The Rescript contained detailed regulations on the organization of the Metropolitanate of Karlovci, that was established in 1708, as an autonomous ecclesiastical province of Eastern Orthodox Christians in the Habsburg monarchy, who were mainly Serbs and Romanians.

The Serbs who were established on Hungarian territory since 1690 were designated as the "Illyrian nation" under Leopold I of Habsburg (1656-1705), reviving an archaic term in a classicizing manner, inconsistent with the use of the term Illyrian up to that point. The so-called Illyrian privileges were meant to encourage the Orthodox faithful to join the imperial army against the Ottoman Empire in the Balkans.

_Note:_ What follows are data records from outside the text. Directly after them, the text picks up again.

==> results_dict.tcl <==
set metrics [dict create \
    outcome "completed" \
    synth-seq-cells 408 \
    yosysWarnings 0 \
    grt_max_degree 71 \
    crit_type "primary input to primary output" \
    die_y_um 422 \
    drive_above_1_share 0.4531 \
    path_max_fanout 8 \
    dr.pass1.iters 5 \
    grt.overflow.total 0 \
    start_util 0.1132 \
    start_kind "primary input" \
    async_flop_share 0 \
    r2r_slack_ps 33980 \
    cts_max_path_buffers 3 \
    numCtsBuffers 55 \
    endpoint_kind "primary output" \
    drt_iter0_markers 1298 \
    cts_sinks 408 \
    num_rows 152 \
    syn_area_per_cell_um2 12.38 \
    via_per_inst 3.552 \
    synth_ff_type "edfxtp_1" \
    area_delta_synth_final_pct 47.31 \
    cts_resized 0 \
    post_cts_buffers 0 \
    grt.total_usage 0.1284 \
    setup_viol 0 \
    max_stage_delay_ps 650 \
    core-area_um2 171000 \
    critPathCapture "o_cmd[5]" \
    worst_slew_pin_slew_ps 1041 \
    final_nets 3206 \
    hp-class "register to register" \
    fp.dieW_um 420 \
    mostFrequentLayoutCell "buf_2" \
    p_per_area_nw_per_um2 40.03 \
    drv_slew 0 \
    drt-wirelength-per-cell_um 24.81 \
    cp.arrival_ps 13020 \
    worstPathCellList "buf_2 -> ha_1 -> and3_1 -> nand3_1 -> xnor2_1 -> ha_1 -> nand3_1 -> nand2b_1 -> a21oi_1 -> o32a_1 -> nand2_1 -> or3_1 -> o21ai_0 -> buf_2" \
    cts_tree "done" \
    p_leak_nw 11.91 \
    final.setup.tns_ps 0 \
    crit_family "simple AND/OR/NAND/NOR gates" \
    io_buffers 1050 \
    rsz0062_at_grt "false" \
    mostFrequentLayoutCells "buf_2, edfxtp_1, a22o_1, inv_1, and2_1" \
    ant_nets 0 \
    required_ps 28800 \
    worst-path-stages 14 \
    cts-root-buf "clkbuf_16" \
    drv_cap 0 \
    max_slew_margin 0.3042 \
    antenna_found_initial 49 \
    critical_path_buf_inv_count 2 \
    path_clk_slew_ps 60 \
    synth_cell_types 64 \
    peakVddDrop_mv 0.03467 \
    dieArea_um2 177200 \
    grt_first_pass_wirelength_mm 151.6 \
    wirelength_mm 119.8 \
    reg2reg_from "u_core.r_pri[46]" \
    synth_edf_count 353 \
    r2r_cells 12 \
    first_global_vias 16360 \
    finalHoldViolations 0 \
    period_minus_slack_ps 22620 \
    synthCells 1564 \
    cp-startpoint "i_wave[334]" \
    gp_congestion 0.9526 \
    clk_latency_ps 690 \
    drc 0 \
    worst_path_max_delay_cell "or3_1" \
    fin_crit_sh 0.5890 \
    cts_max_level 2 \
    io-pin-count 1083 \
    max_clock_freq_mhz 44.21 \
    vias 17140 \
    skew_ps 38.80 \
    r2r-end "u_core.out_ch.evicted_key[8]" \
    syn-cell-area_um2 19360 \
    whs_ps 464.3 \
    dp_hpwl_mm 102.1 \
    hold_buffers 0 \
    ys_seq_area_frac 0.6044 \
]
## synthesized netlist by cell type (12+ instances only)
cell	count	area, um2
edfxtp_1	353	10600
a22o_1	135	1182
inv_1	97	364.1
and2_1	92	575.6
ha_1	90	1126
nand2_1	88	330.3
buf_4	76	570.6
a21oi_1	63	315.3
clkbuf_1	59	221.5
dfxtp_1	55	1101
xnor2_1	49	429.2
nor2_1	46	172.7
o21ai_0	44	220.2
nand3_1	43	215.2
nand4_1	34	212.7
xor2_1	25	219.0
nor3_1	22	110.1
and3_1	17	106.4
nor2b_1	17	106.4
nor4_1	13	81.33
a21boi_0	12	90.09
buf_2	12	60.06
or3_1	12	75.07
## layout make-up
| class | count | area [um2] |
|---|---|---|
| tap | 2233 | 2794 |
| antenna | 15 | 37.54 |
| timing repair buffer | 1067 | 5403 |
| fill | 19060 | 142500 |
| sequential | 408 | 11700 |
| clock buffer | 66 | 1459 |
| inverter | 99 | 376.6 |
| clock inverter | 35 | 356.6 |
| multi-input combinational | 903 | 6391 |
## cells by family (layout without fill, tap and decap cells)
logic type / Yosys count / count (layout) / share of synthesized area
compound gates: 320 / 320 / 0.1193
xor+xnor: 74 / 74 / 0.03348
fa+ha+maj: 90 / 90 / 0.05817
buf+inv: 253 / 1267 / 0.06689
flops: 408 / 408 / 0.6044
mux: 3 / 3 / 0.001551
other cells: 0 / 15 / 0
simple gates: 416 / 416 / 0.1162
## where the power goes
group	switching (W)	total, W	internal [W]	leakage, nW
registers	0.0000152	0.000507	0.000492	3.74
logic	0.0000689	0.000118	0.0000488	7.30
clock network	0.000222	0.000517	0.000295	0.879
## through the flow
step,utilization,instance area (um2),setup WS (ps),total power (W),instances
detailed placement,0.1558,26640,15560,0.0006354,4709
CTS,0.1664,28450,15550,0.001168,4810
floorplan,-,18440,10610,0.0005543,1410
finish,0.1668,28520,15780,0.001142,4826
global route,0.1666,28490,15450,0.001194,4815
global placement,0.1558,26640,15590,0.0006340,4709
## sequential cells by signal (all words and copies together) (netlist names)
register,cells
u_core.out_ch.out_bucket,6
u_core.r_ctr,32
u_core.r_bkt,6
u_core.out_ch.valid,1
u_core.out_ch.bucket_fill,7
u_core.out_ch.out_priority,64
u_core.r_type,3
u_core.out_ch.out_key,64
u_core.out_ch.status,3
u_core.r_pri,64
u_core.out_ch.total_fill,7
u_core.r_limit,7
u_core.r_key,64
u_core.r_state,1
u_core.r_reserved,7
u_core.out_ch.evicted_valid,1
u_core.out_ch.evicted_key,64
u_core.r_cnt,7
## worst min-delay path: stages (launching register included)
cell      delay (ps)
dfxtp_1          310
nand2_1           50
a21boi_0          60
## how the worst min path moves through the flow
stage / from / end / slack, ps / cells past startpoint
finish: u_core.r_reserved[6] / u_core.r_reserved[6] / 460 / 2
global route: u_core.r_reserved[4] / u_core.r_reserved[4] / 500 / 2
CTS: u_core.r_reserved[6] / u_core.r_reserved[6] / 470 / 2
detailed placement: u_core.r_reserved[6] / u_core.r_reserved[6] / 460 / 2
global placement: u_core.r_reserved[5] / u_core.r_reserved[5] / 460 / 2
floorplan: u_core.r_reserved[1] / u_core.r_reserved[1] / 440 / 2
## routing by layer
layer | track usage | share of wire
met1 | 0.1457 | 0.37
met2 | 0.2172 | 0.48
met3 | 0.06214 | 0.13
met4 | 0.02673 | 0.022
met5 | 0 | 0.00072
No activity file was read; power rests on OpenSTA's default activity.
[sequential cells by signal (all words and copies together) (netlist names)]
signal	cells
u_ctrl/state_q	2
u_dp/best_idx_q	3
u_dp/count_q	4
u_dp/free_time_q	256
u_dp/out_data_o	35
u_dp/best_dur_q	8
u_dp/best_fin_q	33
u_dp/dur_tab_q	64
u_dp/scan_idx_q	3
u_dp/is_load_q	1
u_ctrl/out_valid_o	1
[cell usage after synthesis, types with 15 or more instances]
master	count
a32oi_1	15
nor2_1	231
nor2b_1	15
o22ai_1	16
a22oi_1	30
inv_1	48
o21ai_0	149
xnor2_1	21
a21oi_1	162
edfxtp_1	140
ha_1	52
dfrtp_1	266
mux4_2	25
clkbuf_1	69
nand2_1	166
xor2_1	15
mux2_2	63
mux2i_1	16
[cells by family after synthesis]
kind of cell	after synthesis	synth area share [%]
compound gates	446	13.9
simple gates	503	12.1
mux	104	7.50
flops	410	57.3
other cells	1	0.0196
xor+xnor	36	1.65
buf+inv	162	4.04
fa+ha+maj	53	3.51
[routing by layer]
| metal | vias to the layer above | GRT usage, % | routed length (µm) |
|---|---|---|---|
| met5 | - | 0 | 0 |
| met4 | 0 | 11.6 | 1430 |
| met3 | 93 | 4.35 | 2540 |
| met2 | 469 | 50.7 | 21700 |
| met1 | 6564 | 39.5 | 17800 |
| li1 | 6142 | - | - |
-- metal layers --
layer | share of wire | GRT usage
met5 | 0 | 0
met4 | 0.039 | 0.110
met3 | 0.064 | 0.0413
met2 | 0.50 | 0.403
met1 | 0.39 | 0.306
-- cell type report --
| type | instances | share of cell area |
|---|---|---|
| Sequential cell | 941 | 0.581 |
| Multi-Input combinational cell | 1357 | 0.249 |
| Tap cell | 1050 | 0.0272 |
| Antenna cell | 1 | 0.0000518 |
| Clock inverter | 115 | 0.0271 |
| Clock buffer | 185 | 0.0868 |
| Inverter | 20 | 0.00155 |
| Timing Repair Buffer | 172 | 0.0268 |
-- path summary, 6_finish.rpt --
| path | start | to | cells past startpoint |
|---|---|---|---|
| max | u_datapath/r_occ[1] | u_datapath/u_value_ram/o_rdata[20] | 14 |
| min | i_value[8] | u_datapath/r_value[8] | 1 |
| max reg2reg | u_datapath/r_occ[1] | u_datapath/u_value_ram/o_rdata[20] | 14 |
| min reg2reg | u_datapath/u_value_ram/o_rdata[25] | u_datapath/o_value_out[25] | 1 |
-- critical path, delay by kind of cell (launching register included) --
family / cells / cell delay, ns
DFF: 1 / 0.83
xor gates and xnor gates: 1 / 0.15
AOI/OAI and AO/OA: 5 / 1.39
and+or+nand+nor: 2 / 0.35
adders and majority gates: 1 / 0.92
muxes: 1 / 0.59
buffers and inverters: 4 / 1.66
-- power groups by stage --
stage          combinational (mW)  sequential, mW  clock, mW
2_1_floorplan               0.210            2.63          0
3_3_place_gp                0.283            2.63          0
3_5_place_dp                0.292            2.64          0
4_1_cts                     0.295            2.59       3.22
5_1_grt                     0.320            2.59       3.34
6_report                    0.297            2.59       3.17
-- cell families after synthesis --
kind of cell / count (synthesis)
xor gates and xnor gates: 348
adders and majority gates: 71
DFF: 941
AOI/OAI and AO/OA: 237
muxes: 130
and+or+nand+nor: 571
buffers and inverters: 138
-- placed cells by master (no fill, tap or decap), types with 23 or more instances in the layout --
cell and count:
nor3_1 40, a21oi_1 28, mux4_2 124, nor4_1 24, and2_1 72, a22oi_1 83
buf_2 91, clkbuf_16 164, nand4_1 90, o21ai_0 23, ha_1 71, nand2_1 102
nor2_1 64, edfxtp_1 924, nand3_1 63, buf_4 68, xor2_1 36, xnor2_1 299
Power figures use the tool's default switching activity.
File: src/design/lz77_flag_byte_decoder_assert.svh
// Assertion macros for the LZ77 flag-byte decoder.
// Expects clk and rst_n in the scope of the module that uses them.
`ifndef LZ77_FLAG_BYTE_DECODER_ASSERT_SVH
`define LZ77_FLAG_BYTE_DECODER_ASSERT_SVH

// Consequent must hold in the same cycle as the antecedent.
`define LZFD_ASSERT_NOW(label, ante, cons, msg) \
    label: assert property (@(posedge clk) disable iff (!rst_n) (ante) |-> (cons)) \
        else $error(msg);

// Consequent must hold in the cycle after the antecedent.
`define LZFD_ASSERT_NEXT(label, ante, cons, msg) \
    label: assert property (@(posedge clk) disable iff (!rst_n) (ante) |=> (cons)) \
        else $error(msg);

`endif

File: src/design/lzfd_pkg.sv
// Shared types and constants of the LZ77 flag-byte decoder.
// No dependencies; used by the controller, the datapath and the top level.
package lzfd_pkg;

    localparam int HIST_AW    = 12;
    localparam int HIST_DEPTH = 4096;
    localparam int NIBBLE_MAX = 15;

    localparam logic [3:0]       FLAG_COUNT = 4'd8;
    localparam logic [HIST_AW:0] COUNT_MAX  = 13'd4096;

    typedef enum logic [1:0] {
        KIND_FLAG,
        KIND_TOKEN,
        KIND_LITERAL,
        KIND_MATCH
    } tok_kind_t;

    typedef struct packed {
        logic load;
        logic parse;
        logic start_match;
        logic read;
        logic emit_lit;
        logic emit_match;
        logic finish;
    } dp_cmd_t;

    typedef struct packed {
        tok_kind_t kind;
        logic      out_free;
        logic      match_done;
    } dp_status_t;

endpackage

File: src/design/lzfd_ctrl.sv
// Sequencing state machine of the LZ77 flag-byte decoder.
// Depends on lzfd_pkg; drives datapath commands from datapath status.
module lzfd_ctrl (
    input  logic                 clk,
    input  logic                 rst_n,
    input  logic                 in_valid,
    output logic                 in_stall,
    input  lzfd_pkg::dp_status_t status,
    output lzfd_pkg::dp_cmd_t    cmd
);
    import lzfd_pkg::*;

    typedef enum logic [1:0] {
        S_IDLE,
        S_DECODE,
        S_READ,
        S_EMIT
    } state_t;

    state_t state_reg;
    state_t state_next;

    always_comb
    begin
        cmd        = '0;
        state_next = state_reg;
        in_stall   = (state_reg != S_IDLE);
        unique case (state_reg)
            S_IDLE:
            begin
                if (in_valid)
                begin
                    cmd.load   = 1'b1;
                    state_next = S_DECODE;
                end
            end
            S_DECODE:
            begin
                unique case (status.kind) inside
                    KIND_FLAG, KIND_TOKEN:
                    begin
                        cmd.parse  = 1'b1;
                        cmd.finish = 1'b1;
                        state_next = S_IDLE;
                    end
                    KIND_LITERAL:
                    begin
                        if (status.out_free)
                        begin
                            cmd.parse    = 1'b1;
                            cmd.emit_lit = 1'b1;
                            cmd.finish   = 1'b1;
                            state_next   = S_IDLE;
                        end
                    end
                    KIND_MATCH:
                    begin
                        cmd.parse       = 1'b1;
                        cmd.start_match = 1'b1;
                        cmd.read        = 1'b1;
                        state_next      = S_EMIT;
                    end
                    default:
                    begin
                        state_next = S_IDLE;
                    end
                endcase
            end
            S_EMIT:
            begin
                if (status.out_free)
                begin
                    cmd.emit_match = 1'b1;
                    if (status.match_done)
                    begin
                        cmd.finish = 1'b1;
                        state_next = S_IDLE;
                    end
                    else
                    begin
                        state_next = S_READ;
                    end
                end
            end
            S_READ:
            begin
                cmd.read   = 1'b1;
                state_next = S_EMIT;
            end
            default:
            begin
                state_next = S_IDLE;
            end
        endcase
    end

    always_ff @(posedge clk or negedge rst_n)
    begin
        if (!rst_n)
        begin
            state_reg <= S_IDLE;
        end
        else
        begin
            state_reg <= state_next;
        end
    end

endmodule

File: config.mk
export PLATFORM = sky130hd
export DESIGN_NAME = lzfd_ctrl
export DESIGN_NICKNAME = d
export VERILOG_FILES = /design/src/design/lz77_flag_byte_decoder_assert.svh /design/src/design/lzfd_pkg.sv /design/src/design/lzfd_ctrl.sv
export SDC_FILE = /design/constraint.sdc
export NUM_CORES = 1
export LEC_CHECK = 0
export ABC_AREA = 1
export BUFFER_PORTS_ARGS = -buffer_cell sky130_fd_sc_hd__buf_2
export CAP_MARGIN = 20
export CORE_AREA = 2 2 39 41
export CTS_BUF_LIST = sky130_fd_sc_hd__clkbuf_16
export CTS_CLUSTER_SIZE = 24
export DETAILED_ROUTE_END_ITERATION = 8
export DIE_AREA = 0 0 41 43
export SLEW_MARGIN = 20
export SYNTH_ARGS = -nofsm -noshare
export SYNTH_HDL_FRONTEND = slang
export SYNTH_SLANG_ARGS = --single-unit
File: constraint.sdc
create_clock -name clk -period 1.4 [get_ports clk]
set_clock_uncertainty 0.05 [all_clocks]
set_input_delay 0.14 -clock clk [delete_from_list [all_inputs] [get_ports clk]]
set_output_delay 0.14 -clock clk [all_outputs]
set_load 0.02 [all_outputs]
[Yosys cells after proc, flatten, opt, wreduce, memory -nomap -nowiden]
Cells that the tools add are included.
Operators by class
  equality and inequality tests: 9
  multiplexer cells: 20
  reduce and logical (&&, ||, !) cells: 6
Operators with widths (count)
  $mux 2: 7
  $eq 2x2->1 const B: 4
  $pmux 1 s2: 4
  $pmux 2 s4: 1
  $mux 1: 7
  $eq 2x1->1 const B: 2
  $logic_not 2->1: 2
  $ne 2x2->1 const B: 2
  $pmux 2 s2: 1
  $ne 3x3->1 const B: 1
  $reduce_and 3->1: 1
  $reduce_or 3->1: 1
  $reduce_bool 2->1: 1
  $reduce_or 2->1: 1
Word-level totals
  register bits after elaboration: 2
  input bits: 7

[Depth between registers and ports, before layout]
Gate-level depths: netlist of run 1.
  depth in word-level cells: 4
  gate-level depth with buffers: 8
  gate-level depth less buffers: 8

[Worst setup path after synthesis of run 1]
OpenSTA, ideal clock, no wires.
  path kind: register to output
  start: reg state_reg[1]
  end: out cmd[2] (netlist name)
  data arrival time: 1257 ps
  slack: -47 ps
  stages on the path, launching flop included: 5
  cells stage by stage: dfrtp_1 -> inv_1 -> ha_1 -> nand2_2 -> nor3_1
RTL lines
  start: declaration: RTL line lzfd_ctrl.sv:20  | state_t state_reg;
  start signal: assignment: RTL line lzfd_ctrl.sv:105  | state_reg <= state_next;
  end: declaration: RTL line lzfd_ctrl.sv:9  | output lzfd_pkg::dp_cmd_t cmd

==> impl_metrics.tcl, run 1 <==
set metrics [dict create \
    status "finished, violations left" \
    violations "negative setup slack" \
    grt_max_degree 5 \
    critPathCaptureType "output pin" \
    ys_seq_area_frac 0.165 \
    dieHeight_um 43 \
    rsz0062_at_grt "true" \
    crit_path_start_kind "flip-flop" \
    post_drt_wl_per_cell_um 8.93 \
    crit_required_ps 1210 \
    core_area_sq_mm 0.00138 \
    vias 351 \
    overflow 0 \
    fin_cells 87 \
    clk_pin_slew_worst_paths_ps 30 \
    seqCellArea_sq_um 51.3 \
    hold_path_class "in2async" \
    synthDistinctLibCells 16 \
    syn_nets 62 \
    synth-warning-count 0 \
    relSlewSlack 0.877 \
    rows 14 \
    final_area_sq_um 559 \
    syn2layout_area_growth_pct 84.7 \
    nets 85 \
    ioPinCount 15 \
    port_buffers 14 \
    powerDensity_mw_per_mm2 2500 \
    postRouteAntennaNets 0 \
    drcViolationCount 0 \
    place.gp.congestion 0.710 \
    grt_pass1_vias 373 \
    initial_core_util 0.219 \
    peakVddDrop_v 0.00129 \
    diodes 0 \
    finalHoldViolations 0 \
    grt_pass1_wl_um 1310 \
    drt_iter0_drc 7 \
    dieArea_sq_mm 0.00176 \
    fmax_mhz 693 \
    wl_um 777 \
    setup_tns_ps -68.1 \
    cts_root_buffer "clkbuf_16" \
    largest_reg_flops 2 \
    drtPass1Iterations 2 \
    tightest_slew_ps 183 \
    drive_gt1_frac 0.465 \
    ctsLongestPathBuffers 2 \
    timing.final.crit_share 1.03 \
    hpwl_um 560 \
    p_sw_frac 0.403 \
    cts_made_buffers 3 \
    insertion_delay_ps 220 \
    placed_cell_area_sq_um 413 \
    die_w_um 41 \
    finalSetupViolCount 2 \
    syn_inst 50 \
    multi_input_area_sq_um 236 \
    crit_arrival_ps 1250 \
    viasPerCell 4.03 \
    timing.final.crit_period_ps 1440 \
    p_comb_frac 0.605 \
    fill_cells 145 \
    final_util 0.404 \
    syn_avg_cell_area_sq_um 6.06 \
    htree_levels 1 \
    antenna_found_initial 0 \
    synth_area_sq_um 303 \
    p_sw_uw 564 \
    cts.sinks 2 \
    p_clk_frac 0.304 \
    dp.cells 82 \
    power.leakage_nw 0.318 \
    maxCapViolations 0 \
    seqPwrFrac 0.091 \
    finalMaxSlewViolations 0 \
    reg2reg_slack_ps 120 \
    cts_tree "yes" \
    setup_ws_ps -43.0 \
    yosys_register_bits 2 \
    pre_cts_slack_ps 86.9 \
    internal_power_uw 834 \
    grt_use_total 0.113 \
    cp_max_fo 2 \
    crit_type "reg2out" \
]
## per-stage QoR
step	power [mW]	hold slack, ps
CTS	1.35	178
floorplan	0.576	-206
finish	1.40	187
detailed placement	0.790	-124
global placement	0.780	-124
global route	1.51	205
## worst max-delay path, cell delays in order (launching register included)
cell and delay (ps):
dfrtp_1 350, inv_2 60, buf_4 140, ha_4 250, o21a_1 120, buf_6 110
## synth_stat cells
library cell   n  area share
nor2_4         1       0.037
inv_2          2       0.025
o21ai_0        2       0.033
nor3_1         1       0.017
o21ai_1        1       0.017
dfrtp_1        2        0.17
inv_1         13        0.16
nor2_1         3       0.037
nand3b_1       1       0.025
nand3_1        1       0.017
nand2_1       14        0.17
ha_1           5        0.21
nand4_1        1       0.021
nor2_2         1       0.021
o21a_1         1       0.025
nand2_2        1       0.021
## layout by cell type, fill, tap and decap left out, types with 2 or more instances in the layout
cell,synthesis,routed
buf_2,0,10
inv_1,13,11
nand2_1,14,13
inv_2,2,4
buf_6,0,2
clkbuf_16,0,3
buf_4,0,5
o21ai_1,1,2
ha_4,0,2
ha_1,5,2
nor2_1,3,3
## timing repair
action | CTS | global route
endpoints found under the hold margin | 2 | 0
hold buffers | 1 | 0
setup buffers | 1 | 0
pin swaps | 3 | 3
setup endpoints to repair | 5 | 9
resized for setup | 13 | 4
## area by class of cell
type	instances	share of cell area
Sequential cell	2	0.0917
Tap cell	16	0.0358
Multi-Input combinational cell	33	0.423
Inverter	15	0.101
Timing Repair Buffer	18	0.215
Clock buffer	3	0.134
## final timing paths
kind                         startpoint            to  cells past startpoint
max in group asynchronous         rst_n  state_reg[0]                      2
max reg2reg                state_reg[1]  state_reg[1]                      8
min reg2reg                state_reg[0]  state_reg[0]                      2
min                               rst_n  state_reg[0]                      2
min in group clk              status[3]  state_reg[1]                      5
max                        state_reg[1]        cmd[3]                      5
## kinds of logic (layout without fill, tap and decap cells)
group                    count (synthesis)  count (layout)  synth area share
flip-flops                               2               2             0.165
AO/OA/AOI/OAI                            4               4            0.0744
buffers and inverters                   15              36             0.186
adder cells (fa/ha/maj)                  5               5             0.207
AND/OR/NAND/NOR                         24              24             0.368
## power groups by stage
stage / registers, mW / logic [mW] / clock network, mW
floorplan: 0.115 / 0.461 / 0
global placement: 0.110 / 0.670 / 0
detailed placement: 0.112 / 0.678 / 0
CTS: 0.128 / 0.790 / 0.433
global route: 0.132 / 0.947 / 0.434
finish: 0.128 / 0.845 / 0.425
## layer usage
metal  track usage  routed length, um  vias up
met5             0                  0        -
met4        0.0800                  0        0
met3        0.0524                 42        0
met2         0.178                439        7
met1         0.109                295      157
li1              -                  -      187
Note: power is estimated with default switching activity, not from simulation.
==> run 2: changes to the inputs <==
- CTS_CLUSTER_SIZE: 24 -> 40
- RECOVER_POWER: not set -> 25
==> run 2 against run 1 <==
Routed wire length is the same. Clock power is essentially flat. Via count is the same. Count of clock-buffer cells in the layout is the same. Fmax is essentially flat. Flip-flop and latch count is the same. Sequential share of layout area is essentially flat. Cell count is the same. Non-clock buffer count is the same. Critical path type unchanged. The flow still finishes with violations (negative setup slack). Sequential power is essentially flat.
==> impl_metrics.tcl, run 2 (synthesis gave the netlist of run 1 again) <==
set metrics [dict create \
    status "finished, violations left" \
    violations "negative setup slack" \
    timing.final.crit_share 1.03 \
    clk_pin_slew_worst_paths_ps 30 \
    cts_made_buffers 3 \
    core_area_sq_mm 0.00138 \
    drcViolationCount 0 \
    cts_tree "yes" \
    p_sw_uw 564 \
    place.gp.congestion 0.710 \
    power_mw 1.40 \
    nets 85 \
    die_w_um 41 \
    critPathCaptureType "output pin" \
    cts.sinks 2 \
    diodes 0 \
    dieArea_sq_mm 0.00176 \
    postRouteAntennaNets 0 \
    whs_ps 190 \
    p_sw_frac 0.404 \
    p_comb_frac 0.604 \
    worst-r2r-cell-count 8 \
    post_drt_wl_per_cell_um 8.93 \
    ioPinCount 15 \
    peakVddDrop_v 0.00129 \
    insertion_delay_ps 220 \
    layout_commonest_cell "nand2_1" \
    dp.cells 82 \
    placed_cell_area_sq_um 413 \
    grt_pass1_wl_um 1310 \
    ctsLongestPathBuffers 2 \
    htree_levels 1 \
    hold_path_class "in2async" \
    crit_arrival_ps 1250 \
    maxCapViolations 0 \
    drtPass1Iterations 2 \
    fmax_mhz 693 \
    dieHeight_um 43 \
    overflow 0 \
    largest_reg_flops 2 \
    finalSetupViolCount 2 \
    finalMaxSlewViolations 0 \
    internal_power_uw 834 \
    grt_use_total 0.113 \
    fill_cells 146 \
    timing.final.crit_period_ps 1440 \
    powerDensity_mw_per_mm2 2500 \
    relSlewSlack 0.877 \
    initial_core_util 0.219 \
    pre_cts_slack_ps 86.9 \
    finalHoldViolations 0 \
    drive_gt1_frac 0.451 \
    crit_path_start_kind "flip-flop" \
    seqCellArea_sq_um 51.3 \
    p_clk_frac 0.304 \
    grt_pass1_vias 373 \
    crit_required_ps 1210 \
    vias 351 \
    hpwl_um 560 \
    tightest_slew_ps 183 \
    rsz0062_at_grt "true" \
    fin_cells 87 \
    antenna_found_initial 0 \
    syn2layout_area_growth_pct 84.3 \
    cp_max_fo 2 \
    setup_ws_ps -43.0 \
    port_buffers 14 \
    multi_input_area_sq_um 236 \
    crit_type "reg2out" \
    rows 14 \
    drt_iter0_drc 7 \
    viasPerCell 4.03 \
    wl_um 777 \
    setup_tns_ps -68.2 \
    power.leakage_nw 0.316 \
    layout_common_cells "nand2_1 (13), inv_1 (11), buf_2 (9)" \
    final_util 0.403 \
    seqPwrFrac 0.091 \
    final_area_sq_um 558 \
    grt_max_degree 5 \
    cts_root_buffer "clkbuf_16" \
]
run 2: cell count changes in the layout (fill, tap and decap cells not counted), sizes merged:
cell    delta
buf        -1
clkbuf     +1
run 2: final cells by class:
cell class,count,area share
tap,16,0.0359
timing repair buffer,18,0.213
sequential,2,0.0919
clock buffer,3,0.135
multi-input combinational,33,0.424
inverter,15,0.101
run 2: power by group through the flow:
stage	sequential (mW)	clock, mW	combinational, mW
6_report	0.128	0.425	0.845
5_1_grt	0.132	0.434	0.947
4_1_cts	0.128	0.433	0.790
3_5_place_dp	0.112	0	0.678
3_3_place_gp	0.110	0	0.670
2_1_floorplan	0.115	0	0.461
run 2: routing by layer:
layer / GRT usage / up-vias / share of wire
met3: 0.0524 / 0 / 0.054
met1: 0.109 / 157 / 0.38
li1: - / 187 / -
met2: 0.178 / 7 / 0.56
met4: 0.0800 / 0 / 0
met5: 0 / - / 0
run 2: path summary, 6_finish.rpt:
| kind | startpoint | endpoint | slack [ps] |
|---|---|---|---|
| setup / recovery | state_reg[1] | cmd[3] | -40 |
| hold / removal | rst_n | state_reg[1] | 190 |
| setup reg to reg | state_reg[1] | state_reg[1] | 120 |
| hold reg to reg | state_reg[0] | state_reg[0] | 540 |
| max in group asynchronous | rst_n | state_reg[0] | 970 |
| min in group clk | status[3] | state_reg[1] | 320 |
run 2: worst max-delay path, stage by stage (launching register included):
cell     delay (ps)
dfrtp_1         350
inv_2            60
buf_4           140
ha_4            250
o21a_1          120
buf_6           110
run 2: what timing repair did:
action	4_1_cts	5_1_grt
gates resized for setup	13	4
pin swaps	3	3
endpoints found under the setup margin	5	9
buffers inserted	1	0
hold buffers	1	0
endpoints found under the hold margin	2	0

After the Ottoman border stabilized in 1739, the Habsburg Empire no longer prioritized the privileges for the Serbs, as their military role became less important, and supporting religious diversity ran counter to their general policies of centralization. At the same time, especially under Maria Theresa (1740-1780), the privileges were extended to various Eastern Orthodox subjects, including Serbs, Romanians and other smaller groups.

During the reign of Maria Theresa and her predecessors, several assemblies of Habsburg Serbs were held, with royal consent, sending their grievances and petitions to the Habsburg court.

In 1777, the Illyrian Court Deputation in Vienna was abolished. The reaction from the Orthodox clergy and faithful to this reduction of autonomy was violent.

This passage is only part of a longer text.